In the data below, find each line carrying the string "block" and copy it out.

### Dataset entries
####
Source: an optimization exercise on an open RTL-to-GDS flow (aim: small area, a short achievable clock period and few clock cycles per item). Production flows keep margins and buffers that such runs may drop. Function was checked by simulation only, so behaviour that the tests miss may differ from the original.

## flow/design.v (module list and top-level ports; edited modules follow where they fit)
// module triangle_setup: 2926 lines
module triangle_setup #(
  parameter int COORD_WIDTH   = 16,
  parameter int COEF_WIDTH    = 2*COORD_WIDTH+3,
  parameter int SCREEN_X_SIZE = 800,
  parameter int SCREEN_Y_SIZE = 600,
  parameter int CNT_WIDTH     = 16
) (
  input  logic                                    clk,
  input  logic                                    reset_n,
  input  logic                                    in_valid,
  output logic                                    in_ready,
  input  logic [2:0][1:0][COORD_WIDTH-1:0]        vertexes,
  input  logic [1:0]                              cull_mode,
  output logic                                    out_valid,
  input  logic                                    out_ready,
  output logic [2:0][COORD_WIDTH:0]               edge_a,
  output logic [2:0][COORD_WIDTH:0]               edge_b,
  output logic [2:0][COEF_WIDTH-1:0]              edge_c,
  output logic [COEF_WIDTH-1:0]                   area2,
  output logic [COORD_WIDTH-1:0]                  bbox_xmin,
  output logic [COORD_WIDTH-1:0]                  bbox_xmax,
  output logic [COORD_WIDTH-1:0]                  bbox_ymin,
  output logic [COORD_WIDTH-1:0]                  bbox_ymax,
  input  logic                                    stats_clr,
  output logic [CNT_WIDTH-1:0]                    cnt_in,
  output logic [CNT_WIDTH-1:0]                    cnt_out,
  output logic [CNT_WIDTH-1:0]                    cnt_culled,
  output logic                                    idle
);
  // ...
==> flow/run.sh <==
#!/bin/bash
# synth_recipe.tcl (not shown) runs the flow's synth.tcl, then flattens the netlist and writes it again
# the make line also repeats each setting of config.mk as NAME=value (left out here)
make -C /OpenROAD-flow-scripts/flow DESIGN_CONFIG=/design/flow/config.mk WORK_HOME=/design/flow/orfs CLKGATE_MAP_FILE= SYNTH_SCRIPT=/design/flow/synth_recipe.tcl finish
==> flow/config.mk <==
export PLATFORM = sky130hd
export DESIGN_NAME = triangle_setup
export DESIGN_NICKNAME = triangle_setup
export VERILOG_FILES = /design/flow/design.v
export SDC_FILE = /design/flow/constraint.sdc
export NUM_CORES = 4
export LEC_CHECK = 0
export ABC_AREA = 1
export CAP_MARGIN = 20
export CORE_MARGIN = 2
export CORE_UTILIZATION = 30
export SETUP_SLACK_MARGIN = 3.5
export SLEW_MARGIN = 20
==> flow/constraint.sdc <==
create_clock -name core_clock -period 8.5 [get_ports {clk}]
set_input_delay 1.7000 -clock core_clock [delete_from_list [all_inputs] [get_ports {clk}]]
set_output_delay 1.7000 -clock core_clock [all_outputs]
set_load 0.01 [all_outputs]
Background: an optimization exercise with open tools, aiming at small area. Do not read the settings as production practice. Function was checked by simulation only, so behaviour that the tests miss may differ from the original. No activity file was given, so power comes from the tool's default toggle rates.

==> design.v <==
`default_nettype none
`timescale 1ns/1ps
package grid_pkg;
    typedef logic [9:0] coord_t;
    typedef enum logic [1:0] {
        dir_left  = 2'b00,
        dir_right = 2'b01,
        dir_up    = 2'b10,
        dir_down  = 2'b11
    } dir_t;
endpackage
`default_nettype wire
`default_nettype none
`timescale 1ns/1ps
package bullet_pkg;
    typedef logic [2:0] slot_t;
    typedef logic [3:0] credit_t;
    typedef enum logic {
        req_launcher = 1'b0,
        req_stepper  = 1'b1
    } requester_t;
endpackage
`default_nettype wire
`default_nettype none
`timescale 1ns/1ps
module tank_game_top
#(
    parameter int TICK_CYCLES = 200
) (
    input  wire         clk_100mhz,
    input  wire         rst,
    input  wire         press,
    input  wire         move_btn,
    input  wire         shoot_btn,
    input  wire [1:0]   dir_in,
    input  wire         spawn_valid,
    input  wire [9:0]   spawn_x,
    input  wire [9:0]   spawn_y,
    output logic        running,
    output logic [9:0]  player_x,
    output logic [9:0]  player_y,
    output logic [1:0]  player_dir,
    output logic [$clog2(8 + 1) - 1:0] bullet_count,
    output logic [$clog2(4 + 1) - 1:0] target_count,
    output logic [4*4 - 1:0]          score
);
    function automatic logic [5:0] step6(input logic [5:0] a, input logic dn);
        logic c;
        c = 1'b1;
        for (int i = 0; i < 6; i++) begin
            step6[i] = a[i] ^ c;
            c = c & (a[i] ^ dn);
        end
    endfunction
    function automatic logic [4:0] step5(input logic [4:0] a, input logic dn);
        logic c;
        c = 1'b1;
        for (int i = 0; i < 5; i++) begin
            step5[i] = a[i] ^ c;
            c = c & (a[i] ^ dn);
        end
    endfunction
    function automatic logic [7:0] inc8(input logic [7:0] a);
        logic c;
        c = 1'b1;
        for (int i = 0; i < 8; i++) begin
            inc8[i] = a[i] ^ c;
            c = c & a[i];
        end
    endfunction
    logic [2:0] btn_s0, btn_s1, btn_s2, btn_edge;
    logic [1:0] dir_s0, dir_s1;
    always_ff @(posedge clk_100mhz) begin
        if (rst) begin
            btn_s0   <= '0;
            btn_s1   <= '0;
            btn_s2   <= '0;
            btn_edge <= '0;
            dir_s0   <= 2'd1;
            dir_s1   <= 2'd1;
        end else begin
            btn_s0   <= {shoot_btn, move_btn, press};
            btn_s1   <= btn_s0;
            btn_s2   <= btn_s1;
            btn_edge <= btn_s1 & ~btn_s2;
            dir_s0   <= dir_in;
            dir_s1   <= dir_s0;
        end
    end
    logic [7:0] ph;
    logic       ph_end;
    logic       first;
    logic       block;
    logic       step;
    assign ph_end = ph[7] & ph[6] & ph[2] & ph[1] & ph[0];
    always_ff @(posedge clk_100mhz) begin
        if (rst || !running || ph_end) ph <= '0;
        else                           ph <= inc8(ph);
        if (rst || !running) first <= 1'b1;
        else if (ph_end)     first <= 1'b0;
    end
    assign block = !first && ph[7:3] == 5'd0;
    assign step  = !first && ph[7:4] == 4'd0 && (ph[3] ? ph[2:0] == 3'd0 : ph[2:0] != 3'd0);
    logic [5:0] px, py;
    logic [1:0] pdir;
    logic [5:0] mx, my;
    logic       mok;
    logic       wr_req;
    logic [5:0] wr_x, wr_y;
    logic [1:0] wr_dir;
    logic       wr_gnt;
    logic [7:0] valid;
    always_comb begin
        mx = px;
        my = py;
        case (pdir)
            2'd0: mok = px != 6'd0;
            2'd1: mok = px != 6'd57;
            2'd2: mok = py != 6'd0;
            default: mok = py != 6'd42;
        endcase
        if (pdir[1]) my[5:1] = step5(py[5:1], ~pdir[0]);
        else         mx[5:1] = step5(px[5:1], ~pdir[0]);
    end
    assign wr_gnt = wr_req & ~block;
    always_ff @(posedge clk_100mhz) begin
        if (rst) begin
            running <= 1'b0;
            px      <= '0;
            py      <= '0;
            pdir    <= 2'd1;
            wr_req  <= 1'b0;
        end else begin
            if (btn_edge[0]) running <= 1'b1;
            if (running && btn_edge[1]) begin
                pdir <= dir_s1;
                case (dir_s1)
                    2'd0: if (px != 6'd0)  px <= step6(px, 1'b1);
                    2'd1: if (px != 6'd57) px <= step6(px, 1'b0);
                    2'd2: if (py != 6'd0)  py <= step6(py, 1'b1);
                    default: if (py != 6'd42) py <= step6(py, 1'b0);
                endcase
            end
            if (wr_gnt) wr_req <= 1'b0;
            else if (running && btn_edge[2] && !(&valid) && mok) wr_req <= 1'b1;
        end
    end
    always_ff @(posedge clk_100mhz) begin
        if (!wr_req) begin
            wr_x   <= mx;
            wr_y   <= my;
            wr_dir <= pdir;
        end
    end
    assign player_x   = {4'd0, px};
    assign player_y   = {4'd0, py};
    assign player_dir = pdir;
    logic [13:0] ring [8];
    logic [2:0]  free_slot;
    logic [2:0]  wr_pos;
    logic [5:0]  hx, hy, nx, ny;
    logic [1:0]  hd;
    logic        hv;
    logic        leaves;
    logic        probe;
    logic        hit;
    logic        kill;
    always_comb begin
        free_slot = '0;
        for (int i = 7; i >= 0; i--)
            if (!valid[i]) free_slot = 3'(i);
    end
    assign wr_pos = free_slot - ph[2:0];
    assign {hd, hy, hx} = ring[0];
    logic [7:0] valid_rot;
    assign valid_rot = {valid[6:0], valid[7]};
    assign hv = valid_rot[ph[2:0]];
    always_comb begin
        nx = hd[1] ? hx : step6(hx, ~hd[0]);
        ny = hd[1] ? step6(hy, ~hd[0]) : hy;
        case (hd)
            2'd0: leaves = hx == 6'd63;
            2'd1: leaves = hx == 6'd58;
            2'd2: leaves = hy == 6'd63;
            default: leaves = hy == 6'd43;
        endcase
    end
    assign probe = step & hv & ~leaves;
    assign kill  = step & hv & (leaves | hit);
    logic       ins_pend;
    logic [1:0] ins_pos;
    logic [3:0] ins_sel;
    always_ff @(posedge clk_100mhz) begin
        ins_pend <= wr_gnt & wr_pos[0];
        ins_pos  <= wr_pos[2:1];
    end
    always_comb begin
        for (int q = 0; q < 4; q++)
            ins_sel[q] = (wr_gnt && !wr_pos[0] && wr_pos[2:1] == 2'(q))
                      || (ins_pend && ins_pos == 2'(q));
    end
    always_ff @(posedge clk_100mhz) begin
        for (int p = 0; p < 8; p++) begin
            if (p % 2 == 0 && ins_sel[p / 2])
                ring[p] <= {wr_dir, wr_y, wr_x};
            else if (p == 7)
                ring[p] <= step ? {hd, ny, nx} : ring[0];
            else
                ring[p] <= ring[p + 1];
        end
    end
    always_ff @(posedge clk_100mhz) begin
        if (rst) begin
            valid <= '0;
        end else begin
            if (wr_gnt) valid[free_slot] <= 1'b1;
            for (int i = 0; i < 8; i++)
                if (kill && ph[2:0] == 3'((i + 1) % 8)) valid[i] <= 1'b0;
        end
    end
    always_comb begin
        bullet_count = '0;
        for (int i = 0; i < 8; i++) bullet_count = bullet_count + 4'(valid[i]);
    end
    logic [5:0] tx [4];
    logic [5:0] ty [4];
    logic [3:0] tvalid;
    logic [3:0] match;
    logic [1:0] hit_idx;
    logic [1:0] free_idx;
    logic       spawn_ok;
    logic       dead;
    logic [4:0] nxh_m1, nyh_m1;
    logic [5:0] spx_m1, spy_m1;
    function automatic logic [5:0] dec6(input logic [5:0] a);
        logic b;
        b = 1'b1;
        for (int i = 0; i < 6; i++) begin
            dec6[i] = a[i] ^ b;
            b = b & ~a[i];
        end
    endfunction
    function automatic logic [4:0] dec5(input logic [4:0] a);
        logic b;
        b = 1'b1;
        for (int i = 0; i < 5; i++) begin
            dec5[i] = a[i] ^ b;
            b = b & ~a[i];
        end
    endfunction
    function automatic logic in_box(input logic [5:0] c, input logic [4:0] ch_m1,
                                    input logic [5:0] t);
        in_box = (c[5:1] == t[5:1] && (c[0] || !t[0]))
              || (ch_m1 == t[5:1] && (!c[0] || t[0]));
    endfunction
    assign nxh_m1 = dec5(nx[5:1]);
    assign nyh_m1 = dec5(ny[5:1]);
    assign spx_m1 = dec6(spawn_x[5:0]);
    assign spy_m1 = dec6(spawn_y[5:0]);
    always_comb begin
        hit_idx  = '0;
        free_idx = '0;
        for (int i = 3; i >= 0; i--) begin
            match[i] = tvalid[i] && in_box(nx, nxh_m1, tx[i]) && in_box(ny, nyh_m1, ty[i]);
            if (match[i]) hit_idx = 2'(i);
            if (!tvalid[i]) free_idx = 2'(i);
        end
    end
    assign hit      = probe & (|match);
    assign spawn_ok = running & spawn_valid & ~(&tvalid);
    assign dead     = spawn_x >= 10'd60 || spawn_y >= 10'd45;
    always_ff @(posedge clk_100mhz) begin
        if (rst) begin
            tvalid <= '0;
        end else begin
            if (spawn_ok) tvalid[free_idx] <= 1'b1;
            if (hit)      tvalid[hit_idx]  <= 1'b0;
        end
    end
    always_ff @(posedge clk_100mhz) begin
        if (spawn_ok) begin
            tx[free_idx] <= dead ? 6'd59 : spx_m1;
            ty[free_idx] <= spy_m1;
        end
    end
    always_comb begin
        target_count = '0;
        for (int i = 0; i < 4; i++) target_count = target_count + 3'(tvalid[i]);
    end
    logic [15:0] score_inc;
    logic        carry;
    always_comb begin
        score_inc = score;
        carry     = 1'b1;
        for (int d = 0; d < 4; d++) begin
            if (carry) begin
                if (score[4*d +: 4] == 4'd9) begin
                    score_inc[4*d +: 4] = 4'd0;
                end else begin
                    score_inc[4*d +: 4] = score[4*d +: 4] + 4'd1;
                    carry = 1'b0;
                end
            end
        end
    end
    always_ff @(posedge clk_100mhz) begin
        if (rst)                score <= '0;
        else if (hit && !carry) score <= score_inc;
    end
endmodule
`default_nettype wire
####
### Response to this task
    logic       block;
    assign block = !first && ph[7:3] == 5'd0;
    assign wr_gnt = wr_req & ~block;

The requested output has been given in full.